┌─ Available records

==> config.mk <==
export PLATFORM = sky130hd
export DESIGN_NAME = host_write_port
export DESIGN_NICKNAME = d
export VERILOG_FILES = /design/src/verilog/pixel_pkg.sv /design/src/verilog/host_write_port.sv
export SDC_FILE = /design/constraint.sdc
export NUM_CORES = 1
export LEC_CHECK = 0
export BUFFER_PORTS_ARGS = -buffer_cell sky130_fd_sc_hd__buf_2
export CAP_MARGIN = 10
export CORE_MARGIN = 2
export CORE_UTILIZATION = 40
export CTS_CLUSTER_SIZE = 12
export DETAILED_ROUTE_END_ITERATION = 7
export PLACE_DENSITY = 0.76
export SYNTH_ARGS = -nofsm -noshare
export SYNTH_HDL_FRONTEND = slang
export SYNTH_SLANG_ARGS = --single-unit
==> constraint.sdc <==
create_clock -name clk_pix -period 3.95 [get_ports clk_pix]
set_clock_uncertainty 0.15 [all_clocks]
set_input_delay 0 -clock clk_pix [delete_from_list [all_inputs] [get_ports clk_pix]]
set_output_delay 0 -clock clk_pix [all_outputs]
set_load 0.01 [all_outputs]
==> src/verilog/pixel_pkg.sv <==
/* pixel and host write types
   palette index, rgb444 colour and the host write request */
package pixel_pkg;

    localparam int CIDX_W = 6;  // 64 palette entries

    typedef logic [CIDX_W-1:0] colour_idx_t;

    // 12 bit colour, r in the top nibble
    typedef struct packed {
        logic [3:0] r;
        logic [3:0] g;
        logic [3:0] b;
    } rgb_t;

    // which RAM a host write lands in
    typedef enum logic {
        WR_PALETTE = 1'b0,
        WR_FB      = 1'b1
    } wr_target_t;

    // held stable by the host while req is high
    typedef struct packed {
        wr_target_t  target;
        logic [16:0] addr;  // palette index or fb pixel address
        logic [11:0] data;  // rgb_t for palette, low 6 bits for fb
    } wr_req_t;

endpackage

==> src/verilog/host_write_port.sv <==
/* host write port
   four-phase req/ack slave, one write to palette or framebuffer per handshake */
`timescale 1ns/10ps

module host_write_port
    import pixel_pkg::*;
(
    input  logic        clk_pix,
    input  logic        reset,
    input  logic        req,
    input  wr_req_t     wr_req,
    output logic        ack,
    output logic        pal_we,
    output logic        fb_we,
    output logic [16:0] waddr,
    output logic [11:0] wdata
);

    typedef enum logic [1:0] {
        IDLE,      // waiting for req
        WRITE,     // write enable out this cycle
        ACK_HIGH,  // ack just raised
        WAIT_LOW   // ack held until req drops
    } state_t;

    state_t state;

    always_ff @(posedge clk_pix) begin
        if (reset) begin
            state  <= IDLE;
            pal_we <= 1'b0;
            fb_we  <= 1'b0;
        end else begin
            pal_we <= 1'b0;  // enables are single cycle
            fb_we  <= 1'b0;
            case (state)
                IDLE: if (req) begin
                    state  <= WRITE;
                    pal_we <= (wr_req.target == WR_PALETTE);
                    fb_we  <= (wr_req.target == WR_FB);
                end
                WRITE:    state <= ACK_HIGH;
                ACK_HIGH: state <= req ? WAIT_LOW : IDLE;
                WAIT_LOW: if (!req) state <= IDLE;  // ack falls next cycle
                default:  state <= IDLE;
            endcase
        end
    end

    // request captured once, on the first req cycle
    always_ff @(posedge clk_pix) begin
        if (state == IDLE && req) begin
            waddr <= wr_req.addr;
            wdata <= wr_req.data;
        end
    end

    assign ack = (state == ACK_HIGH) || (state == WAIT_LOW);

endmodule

└─

- _Task to complete_
Return only those lines that run from the one containing "are single cycle" through the end of the entries, keeping each exactly as written.

- _Answer to this task_
            pal_we <= 1'b0;  // enables are single cycle
            fb_we  <= 1'b0;
            case (state)
                IDLE: if (req) begin
                    state  <= WRITE;
                    pal_we <= (wr_req.target == WR_PALETTE);
                    fb_we  <= (wr_req.target == WR_FB);
                end
                WRITE:    state <= ACK_HIGH;
                ACK_HIGH: state <= req ? WAIT_LOW : IDLE;
                WAIT_LOW: if (!req) state <= IDLE;  // ack falls next cycle
                default:  state <= IDLE;
            endcase
        end
    end

    // request captured once, on the first req cycle
    always_ff @(posedge clk_pix) begin
        if (state == IDLE && req) begin
            waddr <= wr_req.addr;
            wdata <= wr_req.data;
        end
    end

    assign ack = (state == ACK_HIGH) || (state == WAIT_LOW);

endmodule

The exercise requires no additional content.